Cuando vivíamos allá Calamaro nunca fue santo de mi devoción. Pero esta mañana sentí algo extrañísimo. Mi cerebro seguía pensando que es uno más de tantos músicos que han tenido su éxito, simpatizo con la letra de varias de sus canciones, pero mi corazón, como si fuera una persona aparte, sentía como si estuviera en un recital, me gustaría gritarle “¡Sos mi ídolo!”, “¡Potro!”, “¡Grande Calamaro!” Y subir el volumen de la música, cosa que nos hubiera dejado sordos a todos pues el casete está viejo, gastado y emite interferencia de siglos anteriores.

Mientras observo como mis hijos toman mansamente el desayuno y Barbara me pregunta: “mami, ¿por qué en la Argentina cantan todos tan mal?”, en mi cabeza desfilan miles de imágenes de otros momentos vividos, el sol del verano iluminando el jardín de mi casa, los árboles, la pileta, Ramona trayéndome un elocuente mate de los que solo ella ceba y no he vuelto a probar en tres años, las caras de los amigos y la gente querida, mi padre y la imagen de la infancia de mis hijos jugando trepados en los árboles de la casa de Pilar. Todo ese pedazo de pasado que yo veo desde este presente y que me lo trae como un regalo anexo el hecho de escuchar esta música. Esa es la diferencia y siento que mas allá de que siempre pensé que Calamaro era un manso, ahora me emociona, no por lo que él canta sino por lo que eso me revive en el alma y en el corazón.

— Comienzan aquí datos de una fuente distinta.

<file path="src/rtl/ahblite_seg_scan_pkg.sv">
// Shared register map, CTRL field positions and the hex-to-segment decode
// used by the 7-segment scanner.
package seg_pkg;

  localparam logic [1:0] REG_DATA   = 2'd0;
  localparam logic [1:0] REG_CTRL   = 2'd1;
  localparam logic [1:0] REG_STATUS = 2'd2;

  localparam int CTRL_EN_LSB  = 0;
  localparam int CTRL_DP_LSB  = 8;
  localparam int CTRL_SCAN_EN = 31;

  // Active-high {g,f,e,d,c,b,a}
  function automatic logic [6:0] hex_to_seg(input logic [3:0] nib);
    case (nib)
      4'h0: hex_to_seg = 7'h3F;
      4'h1: hex_to_seg = 7'h06;
      4'h2: hex_to_seg = 7'h5B;
      4'h3: hex_to_seg = 7'h4F;
      4'h4: hex_to_seg = 7'h66;
      4'h5: hex_to_seg = 7'h6D;
      4'h6: hex_to_seg = 7'h7D;
      4'h7: hex_to_seg = 7'h07;
      4'h8: hex_to_seg = 7'h7F;
      4'h9: hex_to_seg = 7'h6F;
      4'hA: hex_to_seg = 7'h77;
      4'hB: hex_to_seg = 7'h7C;
      4'hC: hex_to_seg = 7'h39;
      4'hD: hex_to_seg = 7'h5E;
      4'hE: hex_to_seg = 7'h79;
      default: hex_to_seg = 7'h71;
    endcase
  endfunction

endpackage

</file>
<file path="src/rtl/ahblite_seg_scan_timer.sv">
// Slot counter and digit index for the display scan; blank flag marks the
// leading part of every slot where no anode may be driven.
module seg_scan_timer #(
  parameter int NUM_DIGITS = 4,
  parameter int SCAN_DIV   = 28672,
  parameter int BLANK_CYC  = 64
)(
  input  logic       HCLK,
  input  logic       HRESETn,
  input  logic       run,
  input  logic       clr,
  output logic [2:0] idx,
  output logic       blank
);

  localparam int CW = $clog2(SCAN_DIV);

  logic [CW-1:0] cnt;

  // clr comes from the next-cycle SCAN_EN so a disabling write beats a wrap
  always_ff @(posedge HCLK or negedge HRESETn) begin
    if (!HRESETn) begin
      cnt <= '0;
      idx <= '0;
    end else if (clr) begin
      cnt <= '0;
      idx <= '0;
    end else if (run) begin
      if (cnt == CW'(SCAN_DIV - 1)) begin
        cnt <= '0;
        idx <= (idx == 3'(NUM_DIGITS - 1)) ? 3'd0 : idx + 3'd1;
      end else begin
        cnt <= cnt + 1'b1;
      end
    end
  end

  assign blank = (cnt < CW'(BLANK_CYC));

endmodule

</file>
<file path="src/rtl/ahblite_seg_scan.sv">
// AHB-Lite slave holding digit data / enable / dp masks and driving a
// time-multiplexed 7-segment bank through registered an/seg_led outputs.
module ahblite_seg_scan import seg_pkg::*; #(
  parameter int NUM_DIGITS      = 4,
  parameter int SCAN_DIV        = 28672,
  parameter int BLANK_CYC       = 64,
  parameter int AN_ACTIVE_LOW   = 1,
  parameter int SEG_ACTIVE_HIGH = 1
)(
  input  logic                  HCLK,
  input  logic                  HRESETn,
  input  logic                  HSEL,
  input  logic [31:0]           HADDR,
  input  logic [1:0]            HTRANS,
  input  logic [2:0]            HSIZE,
  input  logic [3:0]            HPROT,
  input  logic                  HWRITE,
  input  logic [31:0]           HWDATA,
  input  logic                  HREADY,
  output logic                  HREADYOUT,
  output logic                  HRESP,
  output logic [31:0]           HRDATA,
  output logic [7:0]            seg_led,
  output logic [NUM_DIGITS-1:0] an
);

  localparam logic [31:0] DATA_MASK = 32'hFFFF_FFFF >> (32 - 4*NUM_DIGITS);
  localparam logic [31:0] EN_MASK   = 32'h0000_00FF >> (8 - NUM_DIGITS);
  localparam logic [31:0] CTRL_MASK = EN_MASK | (EN_MASK << CTRL_DP_LSB) | (32'd1 << CTRL_SCAN_EN);
  localparam logic [31:0] CTRL_RST  = EN_MASK | (32'd1 << CTRL_SCAN_EN);
  localparam logic [NUM_DIGITS-1:0] AN_OFF = (AN_ACTIVE_LOW != 0) ? '1 : '0;
  localparam logic [7:0] SEG_OFF = (SEG_ACTIVE_HIGH != 0) ? 8'h00 : 8'hFF;

  logic        ph_vld, ph_wr;
  logic [1:0]  ph_reg, ph_lo, ph_size;
  logic [3:0]  strb;
  logic [31:0] bmask, data_q, data_d, ctrl_q, ctrl_d;
  logic        wr_en, blank, lit;
  logic [2:0]  idx;
  logic [7:0]  en_bits, dp_bits, seg_act;
  logic [3:0]  nib;
  logic [NUM_DIGITS-1:0] an_act;
  logic        unused_ok;

  assign unused_ok = ^{HADDR[31:4], HSIZE[2], HPROT, HTRANS[0]};
  assign HREADYOUT = 1'b1;
  assign HRESP     = 1'b0;

  // Address phase capture; zero wait states, so HREADY gates every phase
  always_ff @(posedge HCLK or negedge HRESETn) begin
    if (!HRESETn) begin
      ph_vld  <= 1'b0;
      ph_wr   <= 1'b0;
      ph_reg  <= '0;
      ph_lo   <= '0;
      ph_size <= '0;
    end else if (HREADY) begin
      ph_vld  <= HSEL & HTRANS[1];
      ph_wr   <= HWRITE;
      ph_reg  <= HADDR[3:2];
      ph_lo   <= HADDR[1:0];
      ph_size <= HSIZE[1:0];
    end
  end

  always_comb begin
    strb = '0;
    case (ph_size)
      2'd0:    strb[ph_lo] = 1'b1;
      2'd1:    strb = ph_lo[1] ? 4'b1100 : 4'b0011;
      default: strb = 4'b1111;
    endcase
  end

  assign bmask = {{8{strb[3]}}, {8{strb[2]}}, {8{strb[1]}}, {8{strb[0]}}};
  assign wr_en = ph_vld & ph_wr;

  always_comb begin
    data_d = data_q;
    ctrl_d = ctrl_q;
    if (wr_en && ph_reg == REG_DATA)
      data_d = ((data_q & ~bmask) | (HWDATA & bmask)) & DATA_MASK;
    if (wr_en && ph_reg == REG_CTRL)
      ctrl_d = ((ctrl_q & ~bmask) | (HWDATA & bmask)) & CTRL_MASK;
  end

  always_ff @(posedge HCLK or negedge HRESETn) begin
    if (!HRESETn) begin
      data_q <= '0;
      ctrl_q <= CTRL_RST;
    end else begin
      data_q <= data_d;
      ctrl_q <= ctrl_d;
    end
  end

  seg_scan_timer #(
    .NUM_DIGITS (NUM_DIGITS),
    .SCAN_DIV   (SCAN_DIV),
    .BLANK_CYC  (BLANK_CYC)
  ) u_timer (
    .HCLK    (HCLK),
    .HRESETn (HRESETn),
    .run     (ctrl_q[CTRL_SCAN_EN]),
    .clr     (~ctrl_d[CTRL_SCAN_EN]),
    .idx     (idx),
    .blank   (blank)
  );

  always_comb begin
    HRDATA = '0;
    if (ph_vld && !ph_wr) begin
      case (ph_reg)
        REG_DATA:   HRDATA = data_q;
        REG_CTRL:   HRDATA = ctrl_q;
        REG_STATUS: HRDATA = {23'd0, blank, 5'd0, idx};
        default:    HRDATA = '0;
      endcase
    end
  end

  // Disabled digits keep their slot but stay dark
  assign en_bits = ctrl_q[CTRL_EN_LSB +: 8];
  assign dp_bits = ctrl_q[CTRL_DP_LSB +: 8];
  assign nib     = data_q[{idx, 2'b00} +: 4];
  assign lit     = ctrl_q[CTRL_SCAN_EN] & ~blank & en_bits[idx];
  assign seg_act = lit ? {dp_bits[idx], hex_to_seg(nib)} : 8'h00;

  always_comb begin
    an_act = '0;
    for (int i = 0; i < NUM_DIGITS; i++)
      an_act[i] = lit && (idx == 3'(i));
  end

  always_ff @(posedge HCLK or negedge HRESETn) begin
    if (!HRESETn) begin
      an      <= AN_OFF;
      seg_led <= SEG_OFF;
    end else begin
      an      <= (AN_ACTIVE_LOW != 0) ? ~an_act : an_act;
      seg_led <= (SEG_ACTIVE_HIGH != 0) ? seg_act : ~seg_act;
    end
  end

endmodule

</file>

Esa es la diferencia entre escuchar canciones de Johnny Holliday y Leonardo Fabio. Mientras tanto el uno como el otro me provocan la misma sensación de incertidumbre nerviosa, Leonardo Fabio viene con recuerdos incorporados y eso le da una riqueza de la cual carece y adolece el europeo.

Pero volvamos al presente en el cual mis hijos se ríen con la canción de Calamaro que dice “te llevaste la cenicero y me dejaste la ceniza” y todas esas cosas profundas y trascendentes que suelen ilustrar sus canciones y que les provocan sonrisas por lo incoherentes, pero cuando llegamos al momento en que dice que “te llevaste marzo y te rendiste en febrero”, me veo en la necesidad de aclararles que uno, cuando iba al colegio allá, se llevaba materias a marzo o a diciembre y darles todas las explicaciones pertinentes. Fue algo que ellos nunca llegaron a probar, ni a entender porque no lo vivieron y me pregunto una vez más como se irán formando y guardando en sus almas jóvenes los recuerdos que los acompañaran en su vida posterior. Me pregunto si el día de mañana recordarán tal vez este diálogo matinal como yo recuerdo tantas cosas que me contaron de chica, con el sabor de un recuerdo de algo que yo no viví pero que compartí formando una imagen en mi mente, o si quedará en el olvido, tapado por otras cosas más importantes o más inmediatas. ¿Cómo se forman los recuerdos? ¿Hasta donde somos nosotros los que decidimos qué recordar y cómo? ¿Con qué parte de la verdad sazonamos las memorias de los momentos del pasado?

Una mañana que comenzó con esta reflexión profunda me hizo buscar refugio en escribir mi sentir y aquí estoy volcando todo esto al papel y tratando de encontrar sentido y respuesta para mis preguntas.

Yo quisiera saber ¿cómo nacen los recuerdos? ¿Qué los teje, los nutre, los agranda, los perdura y los fija? pero sobretodo ¿qué los borra? ¿Por qué hay momentos nítidos y detallados y otros borroneados como una foto vieja y desenfocada? ¿Por qué hay cosas que no podemos recordar? ¿Y por qué hay otras que prefiriendo olvidar, no logramos arrancar de nuestro pensamiento?